Disk backed Dict?

question

#1

Is there a disk backed Dict somewhere? I would like to be able to do the following:

d = DiskBackedDict{K,V}(mypath)::Associative{K,V}  # load or create new one if not existing
x = d[foo] # this is as fast as an ordinary Dict lookup.
d[bar] = y # this may be dog slow, but the result must be stored at mypath

d2 = DiskBackedDict{K,V}(mypath)  # error mypath already in use

#2

Wouldn’t d[foo] be slower since it’s disk-based?


#3

I would like DiskBackedDict to cache stuff in memory for fast access.


#4

Wondering how big is the dictionary of data you are thinking about using?

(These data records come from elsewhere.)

$ cat config.mk
export PLATFORM = sky130hd
export DESIGN_NAME = fifo_sync_flat
export DESIGN_NICKNAME = d
export VERILOG_FILES = /design/src/rtl/fifo_sync_pkg.sv /design/src/rtl/fifo_sync_if.sv /design/src/rtl/fifo_sync_ram.sv /design/src/rtl/fifo_sync.sv /design/src/flat_wrapper.sv
export SDC_FILE = /design/constraint.sdc
export NUM_CORES = 1
export LEC_CHECK = 0
export BUFFER_PORTS_ARGS = -buffer_cell sky130_fd_sc_hd__buf_4
export CAP_MARGIN = 5
export CELL_PAD_IN_SITES_DETAIL_PLACEMENT = 0
export CELL_PAD_IN_SITES_GLOBAL_PLACEMENT = 1
export CORE_MARGIN = 2
export CORE_UTILIZATION = 40
export DETAILED_ROUTE_END_ITERATION = 8
export HOLD_SLACK_MARGIN = 0.12
export PLACE_DENSITY_LB_ADDON = 0.1
export SLEW_MARGIN = 25
export SYNTH_ARGS = -nofsm -noshare
export SYNTH_HDL_FRONTEND = slang
export SYNTH_HIERARCHICAL = 1
export SYNTH_SLANG_ARGS = --single-unit
$ cat constraint.sdc
create_clock -name FIFO_CLK -period 5.41 [get_ports FIFO_CLK]
set_input_delay 0.2705 -clock FIFO_CLK [delete_from_list [all_inputs] [get_ports FIFO_CLK]]
set_output_delay 0.2705 -clock FIFO_CLK [all_outputs]
set_load 0.02 [all_outputs]
$ cat src/rtl/fifo_sync_pkg.sv
// Shared constants and helpers for the single-clock FWFT FIFO.
package fifo_sync_pkg;

  localparam int FIFO_ADDR_W_DEF = 4;
  localparam int FIFO_DATA_W_DEF = 8;

  function automatic int fifo_depth(input int addr_w);
    return 1 << addr_w;
  endfunction

endpackage

$ cat src/rtl/fifo_sync_if.sv
// Producer/consumer handshake bundle; master drives requests, slave is the FIFO.
interface fifo_sync_if #(
  parameter int ADDR_WIDTH = 4,
  parameter int DATA_WIDTH = 8
);

  logic                  FIFO_WR_ENA;
  logic [DATA_WIDTH-1:0] FIFO_WR_DATA;
  logic                  FIFO_WR_FULL;
  logic                  FIFO_WR_ALM_FULL;
  logic [ADDR_WIDTH-1:0] FIFO_WR_ALM_COUNT;
  logic                  FIFO_RD_ENA;
  logic [DATA_WIDTH-1:0] FIFO_RD_DATA;
  logic                  FIFO_RD_EMPTY;
  logic                  FIFO_RD_ALM_EMPTY;
  logic [ADDR_WIDTH-1:0] FIFO_RD_ALM_COUNT;

  modport master (
    output FIFO_WR_ENA, FIFO_WR_DATA, FIFO_WR_ALM_COUNT,
    output FIFO_RD_ENA, FIFO_RD_ALM_COUNT,
    input  FIFO_WR_FULL, FIFO_WR_ALM_FULL,
    input  FIFO_RD_DATA, FIFO_RD_EMPTY, FIFO_RD_ALM_EMPTY
  );

  modport slave (
    input  FIFO_WR_ENA, FIFO_WR_DATA, FIFO_WR_ALM_COUNT,
    input  FIFO_RD_ENA, FIFO_RD_ALM_COUNT,
    output FIFO_WR_FULL, FIFO_WR_ALM_FULL,
    output FIFO_RD_DATA, FIFO_RD_EMPTY, FIFO_RD_ALM_EMPTY
  );

endinterface

$ cat src/rtl/fifo_sync_ram.sv
// FIFO storage: synchronous write, asynchronous read, no reset on contents.
module fifo_ram
  import fifo_sync_pkg::*;
#(
  parameter int ADDR_WIDTH = FIFO_ADDR_W_DEF,
  parameter int DATA_WIDTH = FIFO_DATA_W_DEF
) (
  input  logic                  i_clk,
  input  logic                  i_we,
  input  logic [ADDR_WIDTH-1:0] i_waddr,
  input  logic [DATA_WIDTH-1:0] i_wdata,
  input  logic [ADDR_WIDTH-1:0] i_raddr,
  output logic [DATA_WIDTH-1:0] o_rdata
);

  localparam int DEPTH = fifo_depth(ADDR_WIDTH);

  logic [DATA_WIDTH-1:0] r_mem [DEPTH];

  always_ff @(posedge i_clk) begin
    if (i_we) begin
      r_mem[i_waddr] <= i_wdata;
    end
  end

  assign o_rdata = r_mem[i_raddr];

endmodule

$ cat src/rtl/fifo_sync.sv
// Single-clock first-word-fall-through FIFO with full/empty and programmable
// almost-full/almost-empty flags decoded from the registered occupancy count.
module fifo_sync
  import fifo_sync_pkg::*;
#(
  parameter int ADDR_WIDTH = FIFO_ADDR_W_DEF,
  parameter int DATA_WIDTH = FIFO_DATA_W_DEF
) (
  input  logic        FIFO_CLK,
  input  logic        RST,
  fifo_sync_if.slave  bus
);

  localparam int              DEPTH   = fifo_depth(ADDR_WIDTH);
  localparam logic [ADDR_WIDTH:0] DEPTH_C = DEPTH[ADDR_WIDTH:0];

  logic [ADDR_WIDTH-1:0] r_wr_ptr;
  logic [ADDR_WIDTH-1:0] r_rd_ptr;
  logic [ADDR_WIDTH:0]   r_count;

  logic                  w_full;
  logic                  w_empty;
  logic                  w_wr_acc;
  logic                  w_rd_acc;
  logic [ADDR_WIDTH:0]   w_free;
  logic [DATA_WIDTH-1:0] w_ram_rdata;

  assign w_full   = (r_count == DEPTH_C);
  assign w_empty  = (r_count == '0);
  assign w_wr_acc = bus.FIFO_WR_ENA && !w_full;
  assign w_rd_acc = bus.FIFO_RD_ENA && !w_empty;
  assign w_free   = DEPTH_C - r_count;

  always_ff @(posedge FIFO_CLK or posedge RST) begin
    if (RST) begin
      r_wr_ptr <= '0;
      r_rd_ptr <= '0;
      r_count  <= '0;
    end else begin
      if (w_wr_acc) begin
        r_wr_ptr <= r_wr_ptr + 1'b1;
      end
      if (w_rd_acc) begin
        r_rd_ptr <= r_rd_ptr + 1'b1;
      end
      // Simultaneous accepted write and read leave the occupancy unchanged.
      case ({w_wr_acc, w_rd_acc})
        2'b10:   r_count <= r_count + 1'b1;
        2'b01:   r_count <= r_count - 1'b1;
        default: r_count <= r_count;
      endcase
    end
  end

  fifo_ram #(
    .ADDR_WIDTH (ADDR_WIDTH),
    .DATA_WIDTH (DATA_WIDTH)
  ) u_ram (
    .i_clk   (FIFO_CLK),
    .i_we    (w_wr_acc),
    .i_waddr (r_wr_ptr),
    .i_wdata (bus.FIFO_WR_DATA),
    .i_raddr (r_rd_ptr),
    .o_rdata (w_ram_rdata)
  );

  // Flags depend only on the registered count; thresholds act in the same cycle.
  assign bus.FIFO_WR_FULL      = w_full;
  assign bus.FIFO_RD_EMPTY     = w_empty;
  assign bus.FIFO_WR_ALM_FULL  = (w_free <= {1'b0, bus.FIFO_WR_ALM_COUNT});
  assign bus.FIFO_RD_ALM_EMPTY = (r_count <= {1'b0, bus.FIFO_RD_ALM_COUNT});
  assign bus.FIFO_RD_DATA      = w_empty ? '0 : w_ram_rdata;

endmodule

$ cat src/flat_wrapper.sv
// flat-port wrapper written by rule: the top's interface ports become plain ports
module fifo_sync_flat import fifo_sync_pkg::*;
#(
  parameter int ADDR_WIDTH = FIFO_ADDR_W_DEF,
  parameter int DATA_WIDTH = FIFO_DATA_W_DEF
)
  (FIFO_CLK, RST, bus_FIFO_WR_ENA, bus_FIFO_WR_DATA, bus_FIFO_WR_ALM_COUNT, bus_FIFO_RD_ENA, bus_FIFO_RD_ALM_COUNT, bus_FIFO_WR_FULL, bus_FIFO_WR_ALM_FULL, bus_FIFO_RD_DATA, bus_FIFO_RD_EMPTY, bus_FIFO_RD_ALM_EMPTY);
  fifo_sync_if #(.ADDR_WIDTH(ADDR_WIDTH), .DATA_WIDTH(DATA_WIDTH)) bus_i ();
  input  logic FIFO_CLK;
  input  logic RST;
  input wire logic [$bits(bus_i.FIFO_WR_ENA)-1:0] bus_FIFO_WR_ENA;
  input wire logic [$bits(bus_i.FIFO_WR_DATA)-1:0] bus_FIFO_WR_DATA;
  input wire logic [$bits(bus_i.FIFO_WR_ALM_COUNT)-1:0] bus_FIFO_WR_ALM_COUNT;
  input wire logic [$bits(bus_i.FIFO_RD_ENA)-1:0] bus_FIFO_RD_ENA;
  input wire logic [$bits(bus_i.FIFO_RD_ALM_COUNT)-1:0] bus_FIFO_RD_ALM_COUNT;
  output wire logic [$bits(bus_i.FIFO_WR_FULL)-1:0] bus_FIFO_WR_FULL;
  output wire logic [$bits(bus_i.FIFO_WR_ALM_FULL)-1:0] bus_FIFO_WR_ALM_FULL;
  output wire logic [$bits(bus_i.FIFO_RD_DATA)-1:0] bus_FIFO_RD_DATA;
  output wire logic [$bits(bus_i.FIFO_RD_EMPTY)-1:0] bus_FIFO_RD_EMPTY;
  output wire logic [$bits(bus_i.FIFO_RD_ALM_EMPTY)-1:0] bus_FIFO_RD_ALM_EMPTY;
  assign bus_i.FIFO_WR_ENA = bus_FIFO_WR_ENA;
  assign bus_i.FIFO_WR_DATA = bus_FIFO_WR_DATA;
  assign bus_i.FIFO_WR_ALM_COUNT = bus_FIFO_WR_ALM_COUNT;
  assign bus_i.FIFO_RD_ENA = bus_FIFO_RD_ENA;
  assign bus_i.FIFO_RD_ALM_COUNT = bus_FIFO_RD_ALM_COUNT;
  assign bus_FIFO_WR_FULL = bus_i.FIFO_WR_FULL;
  assign bus_FIFO_WR_ALM_FULL = bus_i.FIFO_WR_ALM_FULL;
  assign bus_FIFO_RD_DATA = bus_i.FIFO_RD_DATA;
  assign bus_FIFO_RD_EMPTY = bus_i.FIFO_RD_EMPTY;
  assign bus_FIFO_RD_ALM_EMPTY = bus_i.FIFO_RD_ALM_EMPTY;
  fifo_sync #(.ADDR_WIDTH(ADDR_WIDTH), .DATA_WIDTH(DATA_WIDTH)) u_core (.FIFO_CLK(FIFO_CLK), .RST(RST), .bus(bus_i));
endmodule
==> results of run 1 <==
## critical path: stages, from the launching register on
cell and delay [ps]:
dfrtp_1 440, inv_1 120, ha_1 240, nor3b_1 160
ha_1 210, nor2b_1 480, inv_1 100, ha_1 350
fa_1 480, a21oi_1 220, mux2_4 320, o211ai_2 150
## path summary, 6_finish.rpt
| kind | endpoint | depth (start not counted) |
|---|---|---|
| max reg2reg | u_core/r_count[4]$_DFFE_PP0P_ | 11 |
| min reg2reg | u_core/r_wr_ptr[3]$_DFFE_PP0P_ | 1 |
| max | u_core/r_count[4]$_DFFE_PP0P_ | 11 |
| max in group asynchronous | u_core/r_rd_ptr[0]$_DFFE_PP0P_ | 3 |
| min | u_core/u_ram/r_mem[5][5]$_DFFE_PP_ | 1 |
| min in group asynchronous | u_core/r_rd_ptr[3]$_DFFE_PP0P_ | 3 |
## area by class of cell
| class | count | area [um2] | area share |
|---|---|---|---|
| Inverter | 17 | 63.8 | 0.00899 |
| Timing Repair Buffer | 37 | 280 | 0.0395 |
| Clock inverter | 12 | 195 | 0.0275 |
| Multi-Input combinational cell | 159 | 1730 | 0.243 |
| Clock buffer | 19 | 433 | 0.0610 |
| Sequential cell | 141 | 4170 | 0.587 |
| Tap cell | 184 | 230 | 0.0324 |
## logic make-up (layout without fill, tap and decap cells)
family,after synthesis,count (layout)
and+or+nand+nor,64,64
DFF,141,141
adders and majority gates,18,18
xor gates and xnor gates,10,10
buffers and inverters,30,85
AOI/OAI and AO/OA,31,31
muxes,36,36
## stage by stage
step / cells / util / hold slack [ps] / area, um2
after floorplan: 330 / - / 147 / 6060
after global placement: 537 / 0.441 / 368 / 6450
after detailed placement: 537 / 0.441 / 377 / 6450
after CTS: 569 / 0.484 / 161 / 7090
after global routing: 569 / 0.485 / 169 / 7100
final: 569 / 0.485 / 174 / 7100
## power breakdown
group / internal [W] / leakage (nW) / total [W] / switching, W
logic: 0.000617 / 0.925 / 0.00132 / 0.000700
registers: 0.00135 / 1.31 / 0.00149 / 0.000145
clock network: 0.000812 / 0.298 / 0.00123 / 0.000421
## placed cells by master (no fill, tap or decap), drive strengths merged, types with 3 or more instances in the layout
cell    synthesis  final
edfxtp        128    128
buf            10     36
mux4           32     32
clkbuf          0     19
inv            17     17
a22oi          17     17
ha             17     17
nor2           16     16
dfrtp          13     13
nand2          12     12
xnor2           8      8
nor2b           7      7
bufinv          0      5
and2b           5      5
nor3            5      5
clkinv          0      5
nand4           4      4
a21oi           4      4
mux2            4      4
nor3b           4      4
nand3           3      3
nand3b          3      3
## flip-flops by register name (all words and copies together), names as in the netlist
name / count
u_core/r_count: 5
u_core/r_rd_ptr: 4
u_core/r_wr_ptr: 4
u_core/u_ram/r_mem: 128
## layer usage
layer / vias up / share of wire
met2: 71 / 0.50
met4: 0 / 0.012
li1: 1414 / -
met5: - / 0
met1: 1608 / 0.44
met3: 11 / 0.045
==> results.md, run 1 <==
* # hold bufs at CTS at 1
* Fin worst setup slack at 2060 ps
* Clock latency on the worst-skew pair at 410 ps
* Clock Tree Buf Depth at 2
* Final setup violation count at 0
* Adder-cell area share of the yosys netlist at 0.0384
* First-pass GRT wire length at 18800 um
* Wire length per cell at 21.2 um
* Root Buffer: clkbuf_16
* PD cells at 569 mW/mm2
* IR drop worst, VDD at 0.246 mV
* Async set or reset register ratio after synthesis at 0.0922
* # resized after CTS at 0
* Leakage at 2.53 nW
* Htree depth at 4
* Post-DRT Antenna Nets at 0
* Placer Congestion at 0.775
* PortBufs at 31
* Die area at 0.0162 mm2
* Post-synthesis mux area share at 0.136
* ANT cells at 0
* Final period util at 0.619
* Worst setup path class: flip-flop to flip-flop
* Most Crowded Layer GR: met2
* Vias in the first global route at 3121
* M3 GR Usage at 0.0369
* Yosys top cell area share at 0.634
* Worst slew margin at 0.314
* CTS tree: built
* Met2 usage at 0.260
* Crit path capture type: flip-flop
* Hold Startpoint: bus_FIFO_WR_DATA[5]
* Synth top cells by count: 128 x edfxtp_1, 18 x mux4_2, 17 x a22oi_1, 17 x ha_1, 17 x inv_1
* Required time worst endpoint at 5740 ps
* Synthesized area per cell at 18.4 um2
* Pre-CTS setup slack at 1840 ps
* Launch point of the worst path: u_core/r_count[0]$_DFFE_PP0P_
* Post-synth EDFFs at 128
* Cells after Synth at 330
* Max-cap violations at 0
* Top-count cell post-synth: edfxtp_1
* Layout cell share with drive strength beyond 1 at 0.236
* Synth Warn # at 6
* DRC errors left at 0
* FMAX at 298 MHz
* Main synth FF type: edfxtp_1
* Post-synthesis simple-gate area fraction at 0.0570
* Unrepaired setup endpoints after global routing: no
* Post-CTS Setup Bufs at 0
* GRT met1 Usage at 0.216
* CP startpoint kind: flip-flop
* Drt initial violations at 195
* Largest family of logic cells by synthesized area: multiplexers
* Via density at 5.46
* Layout area overhead at 17.2%
* CTS Sinks at 141
* Yosys cell types at 39
* Num rows at 44
* Hold Vio Cnt, Final at 0
* Tmin final at 3350 ps
* Area of the core at 0.0146 mm2
* Top post-synthesis cells by area: edfxtp_1 63%, mux4_2 6.7%, mux4_1 6.1%
* Mapped Area at 0.00606 mm2
* Compound-cell area share of the yosys netlist at 0.0384
* GRT Util Overall at 0.162
* Drt first pass iters at 4
* Via count at 3104
* Die Wd at 127 um
* Worst-margin pin slew at 1030 ps
* Register area share after synthesis at 0.688
* Clock transition at path regs at 60 ps
* Crit path max fanout at 10
* Worst R2R Setup Slack at 2060 ps
* DRT Wirelength at 12100 um
* Die Y at 127 um
* R2R Path Start: u_core/r_count[0]$_DFFE_PP0P_
* Syn Nets at 368
* Largest net degree at the start of global routing at 36
* CP Data Arrival Time at 3680 ps
* Detailed Place HPWL at 7690 um
* Synthesized flop and latch total at 141
* Slew Limit Fails at 0
* Setup TNS at 0 ps
* Cell taking the most area after synthesis: edfxtp_1
* Power consumption at 0.00404 W
* Worst Hold Class: primary input to flip-flop
* Grt ovf at 0
* Num CTS Buffers at 17
* IO Count at 32
* Initial antenna violation count at 0
* Initial core utilization at 0.414
* Status: complete, no violations
* Post-Synth XOR/XNOR Area at 0.0145
* Clk_skew at 8.17 ps
* Fill cell count at 1243
* Nets at 411
Note: power is estimated with default switching activity, not from simulation.
==> inputs of run 2 (changes only) <==
- ABC_AREA: default -> 1
- clock period: 5.41 -> 2.7 ns (I/O delays scaled with it)
==> run 2 against run 1 <==
  * Sequential share of layout area fell by 6.1 points
  * Sequential power rose by 93%
  * Largest cell class unchanged
  * Flip-flop and latch count did not move
  * First-iteration DRC count rose by 39%
  * Fmax rose by 35%
  * Combinational power rose to 2.6 times the previous value
==> results.md, run 2 <==
* Status: complete, no violations
* IR drop worst, VDD at 0.841 mV
* Htree depth at 4
* Final period util at 0.919
* Clock transition at path regs at 60 ps
* Comb pwr share at 0.402
* Syn Nets at 724
* Fill cell count at 1592
* Clock latency on the worst-skew pair at 420 ps
* Worst slew margin at 0.544
* Yosys cell types at 24
* Clock Tree Buf Depth at 2
* ANT cells at 0
* Detailed Place HPWL at 9930 um
* Synth top cells by count: 205 x nand2_1, 130 x inv_1, 128 x edfxtp_1
* Commonest non-fill, non-tap cell in the layout: nand2_1
* Final setup violation count at 0
* Register area share after synthesis at 0.623
* Biggest regs: u_core/u_ram/r_mem (128), u_core/r_count (5)
* IO Count at 32
* Synthesized area per cell at 9.76 um2
* Worst-margin pin slew at 684 ps
* Cells after Synth at 686
* PD cells at 1090 mW/mm2
* Largest register FFs at 128
* CTS Sinks at 141
* Initial core utilization at 0.407
* DRT Wirelength at 15300 um
* Via count at 4585
* Layout cell share with drive strength beyond 1 at 0.124
* Required time worst endpoint at 3010 ps
* Root Buffer: clkbuf_16
* Largest net degree at the start of global routing at 68
* Crit path max fanout at 6
* Synthesized flop and latch total at 141
* DRC errors left at 0
* Pint at 0.00533 W
* Layout Cells excl Fill at 978
* Drt initial violations at 272
* Die Y at 133 um
* Leakage at 3.61 nW
* FMAX at 403 MHz
* Initial antenna violation count at 0
* First-pass GRT wire length at 24300 um
* Die Wd at 133 um
* CP startpoint kind: flip-flop
* Nets at 783
* Area of the core at 0.0165 mm2
* Unrepaired setup endpoints after global routing: no
* Cell taking the most area after synthesis: edfxtp_1
* Vias in the first global route at 4579
* Pre-CTS setup slack at 73.9 ps
* Async set or reset register ratio after synthesis at 0.0922
* Placer Congestion at 0.808
* Clk_skew at 5.83 ps
* Top post-synthesis cells by area: edfxtp_1 57%, nand2_1 11%, nand3_1 8.0%
* Top reg by flops: u_core/u_ram/r_mem
* Num rows at 47
* Layout area overhead at 18.4%
* Wire length per cell at 15.7 um
* Setup TNS at 0 ps
* Tmin final at 2480 ps
* Fin worst setup slack at 220 ps
* Placed cell count at 937
* Mapped Area at 0.00669 mm2
* Post-synth EDFFs at 128
* Top-count cell post-synth: nand2_1
* Synth Warn # at 6
* Num CTS Buffers at 17
* Most frequent cells in the layout: 205 x nand2_1, 130 x inv_1, 128 x edfxtp_1
* Crit path capture type: flip-flop
* Multi-input logic area at 0.00186 mm2
* Max-cap violations at 0
* Sequential Power Share at 0.333
* Drt first pass iters at 4
* Die area at 0.0178 mm2
* PortBufs at 31
* Via density at 4.69
* Main synth FF type: edfxtp_1
* Worst Hold Class: primary input to flip-flop
* CP Data Arrival Time at 2790 ps
* Sw frac at 0.382
* Worst setup path class: flip-flop to flip-flop
* GRT Util Overall at 0.185
* Yosys top cell area share at 0.574
* Storage element area at 0.00417 mm2
* Post-DRT Antenna Nets at 0
* Hold Vio Cnt, Final at 0
* Clk pwr share at 0.265
* Switching Power at 0.00330 W
* Grt ovf at 0
* Slew Limit Fails at 0
* CTS tree: built
run 2: cell type report:
type / count / area share
flip-flops and latches: 141 / 0.526
clock buffers: 18 / 0.0542
inverters: 133 / 0.0630
clock inverters: 14 / 0.0190
repair buffers: 65 / 0.0676
well taps: 220 / 0.0347
multi-input cells: 387 / 0.235
run 2: cells by family (layout without fill, tap and decap cells):
logic type | count (synthesis) | in the layout | synth area share
flip-flops | 141 | 141 | 0.623
adder cells (fa/ha/maj) | 18 | 18 | 0.0348
XOR/XNOR | 9 | 9 | 0.0118
AND/OR/NAND/NOR | 356 | 356 | 0.226
AO/OA/AOI/OAI | 4 | 4 | 0.00318
buffers and inverters | 158 | 230 | 0.101
run 2: metal layers:
| layer | vias to the layer above | GRT usage | share of wire | wire length [um] |
|---|---|---|---|---|
| li1 | 2303 | - | - | - |
| met3 | 22 | 0.0392 | 0.038 | 580 |
| met5 | - | 0 | 0 | 0 |
| met4 | 0 | 0.0762 | 0.018 | 272 |
| met2 | 92 | 0.306 | 0.49 | 7480 |
| met1 | 2168 | 0.237 | 0.46 | 7020 |
run 2: power by group through the flow:
stage / Sequential, W / Clock [W] / Combinational (W)
after CTS: 0.00288 / 0.00233 / 0.00352
final: 0.00288 / 0.00229 / 0.00347
after floorplan: 0.00286 / 0 / 0.00241
after global routing: 0.00291 / 0.00242 / 0.00388
after global placement: 0.00291 / 0 / 0.00347
after detailed placement: 0.00292 / 0 / 0.00349
run 2: worst max-delay path: stages (launching register included):
cell	delay (ps)
dfrtp_1	440
inv_1	120
ha_1	190
nand2_1	60
nor2_1	160
ha_1	300
nor2_8	80
ha_4	190
ha_1	310
or2_2	310
nand2_1	70
nand2_1	50
nand3_1	60
nand2_1	50
run 2: through the flow:
| step | total power [W] | util | area [um2] | hold WS (ps) |
|---|---|---|---|---|
| finish | 0.00863 | 0.481 | 7920 | 163 |
| CTS | 0.00872 | 0.480 | 7910 | 138 |
| global placement | 0.00637 | 0.440 | 7240 | 223 |
| global route | 0.00921 | 0.481 | 7920 | 179 |
| detailed placement | 0.00641 | 0.440 | 7240 | 226 |
| floorplan | 0.00527 | - | 6690 | 12.0 |
run 2: path summary, 6_finish.rpt:
kind,from,to,slack [ps],cells after the start
max,u_core/r_count[1]$_DFFE_PP0P_,u_core/r_count[3]$_DFFE_PP0P_,220,13
min,bus_FIFO_RD_ENA,u_core/r_rd_ptr[0]$_DFFE_PP0P_,160,4
max reg2reg,u_core/r_count[1]$_DFFE_PP0P_,u_core/r_count[3]$_DFFE_PP0P_,220,13
min reg2reg,u_core/r_wr_ptr[3]$_DFFE_PP0P_,u_core/r_wr_ptr[3]$_DFFE_PP0P_,540,1
max in group asynchronous,RST,u_core/r_rd_ptr[0]$_DFFE_PP0P_,2020,3
min in group asynchronous,RST,u_core/r_wr_ptr[1]$_DFFE_PP0P_,310,3
run 2: timing repair:
action	CTS	global route
hold endpoints to repair	141	0
resized for setup	0	3
endpoints found under the setup margin	0	2
hold buffers	9	0
buffers inserted	0	0
==> inputs of run 3 (changes only) <==
- PLACE_DENSITY: default -> 0.7
- PLACE_DENSITY_LB_ADDON: 0.1 -> default
==> run 3 against run 2 <==
  * Power increased by 2.6%
  * Critical path depth unchanged
  * Register-to-register slack got worse by 30 ps
  * Wire length decreased by 2.8%
  * Utilization increased by 0.32 points
  * Sequential power about the same
  * Worst setup slack got worse by 26 ps
  * Critical path type unchanged
  * Via count decreased by 1.1%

If it’s smaller one can roll a simple solution fairly quickly in a couple of hours.
Not sure if one already exists


#5

Not big, maybe 100mb at most. I guess its indeed not too hard to implement this. However if there is an existing solution I would prefer that. Also there are some implementation issues I am unsure about:

  1. For storage of arbitrary julia objects, JLD is the only option I can think of. But I don’t know if there is a way to modify a value in a JLD file. The only way I am aware of is delete the file and save the modified version.
  2. I am not sure how to do the locking of a path that belongs to an active DiskBackedDict.

How to lock a file?
#6
  1. Is why I think it’s only good for a small dict. Maybe there are solutions that let you append to a file but then you have to design the format.
  2. I think you can acquire an exclusive lock on the file when you open it. It should be in an openfile function somewhere maybe by another name.

#7

I recently needed something like this and thought about using an mmaped array for storage of the values. The problem with that is that

  1. you cannot grow mmapped arrays, so they have to be reallocated occasionally,
  2. only bits types would work.

But otherwise it should be simple to adapt the code from DataStructures.jl or Base.


#8

just to correct your statement regarding JLD value modification.
It is possible to delete single dataset in JLD file and replace it with new one:

using JLD

# create JLD with two datasets
file = jldopen("mydata.jld", "w")
file["a"] = [1:100]
file["b"] = [1:10]
close(file)

#replace content of dataset "a"
file = jldopen("mydata.jld", "r+")
delete!(file["a"])
file["a"] = "changed"
close(file)

@load(mydata.jld)
show(a)
show(b)

#9

I put something together here, based on @slowbrain’s remark.


#10

What you are essentially doing is making something like key-value based store - and it’s not that difficult to make a Julia for them. I made one back in 2015 for Aerospike, that we use for our product at http://www.dynactionize.com.


#11

I have tried several solutions to this problem, including JDL.

For me, in the end TOML was the best solution:

It is an INI like file but it fits much better to Julia since the type of the values can be specified. If you don’t have to complicated types this could be a very goos solution. One big plus for me was that I can hand edit the files.